Task Failure Exception in map or reduce tasks, TaskTracker marks the task as failed. JVM suddenly exists, TaskTracker marks the task as failed. Hanging tasks stop sending progress updates, TaskTracker kill the JVM and task is marked as failed.

Task Failure JobTracker reschedules the failed task to different TaskTracker if possible If the task has failed 4 or more times, it will not retried again. If the task fails 4 times, the whole job fails.

TaskTracker Failure If the TaskTracker crashes or runs very slowly, the JobTracker notices this from missing heartbeats. Successful map tasks are rescheduled to different TaskTracker if they belong to incomplete job. All tasks in progress are also rescheduled.

TaskTracker Failure TaskTracker may be blacklisted by JobTracker If 4 or more tasks from the same job has failed on a particular TaskTracker, JobTracker records this as fault. When minimum threshold of faults is exceeded, TaskTracker is blacklisted. Faults expire over time (one per day), TaskTrackers get a chance to run jobs again.

JobTracker Failure Single Point of Failure in Classic MapReduce All running jobs fail After restart, All jobs must be resubmitted.

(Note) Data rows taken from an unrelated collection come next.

==> config.mk <==
export PLATFORM = sky130hd
export DESIGN_NAME = cid_unit
export DESIGN_NICKNAME = d
export VERILOG_FILES = /design/src/cid_pkg.sv /design/src/cid_alu.sv /design/src/cid_unit.sv
export VERILOG_INCLUDE_DIRS = /design/src
export SDC_FILE = /design/constraint.sdc
export NUM_CORES = 1
export LEC_CHECK = 0
export ABC_AREA = 1
export BUFFER_PORTS_ARGS = -buffer_cell sky130_fd_sc_hd__buf_2
export CELL_PAD_IN_SITES_DETAIL_PLACEMENT = 0
export CELL_PAD_IN_SITES_GLOBAL_PLACEMENT = 1
export CORE_MARGIN = 5
export CORE_UTILIZATION = 39
export DETAILED_ROUTE_END_ITERATION = 10
export PLACE_DENSITY = 0.85
export SYNTH_ARGS = -nofsm -noshare
export SYNTH_HDL_FRONTEND = slang
export SYNTH_SLANG_ARGS = --single-unit
==> constraint.sdc <==
create_clock -name hclk -period 2.25 [get_ports hclk]
set_clock_uncertainty 0.05 [all_clocks]
set_input_delay 0.3375 -clock hclk [delete_from_list [all_inputs] [get_ports hclk]]
set_output_delay 0.3375 -clock hclk [all_outputs]
set_load 0.03 [all_outputs]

Failures in YARN Task Failure, same as in Classic MapReduce AppMaster Failure ResourceManager Failure

Application Master Failure Resource Manager notices failed AppMaster Resource Manager starts a new instance of AppMaster in new container Client experiences a timeout and get a new address of AppMaster from ResourceManager

Resource Manager Failure Resource Managers have checkpointing mechanism which saves its state to persistent storage. After crash, administrator brings new Resource Manager up and it recovers saved state.

Speculative Execution If Hadoop detects that some task is slower than normal, another equivalent backup task is launched. Which ever completes first, the second one is killed immediately. Optimization, not a feature to make jobs run more reliably.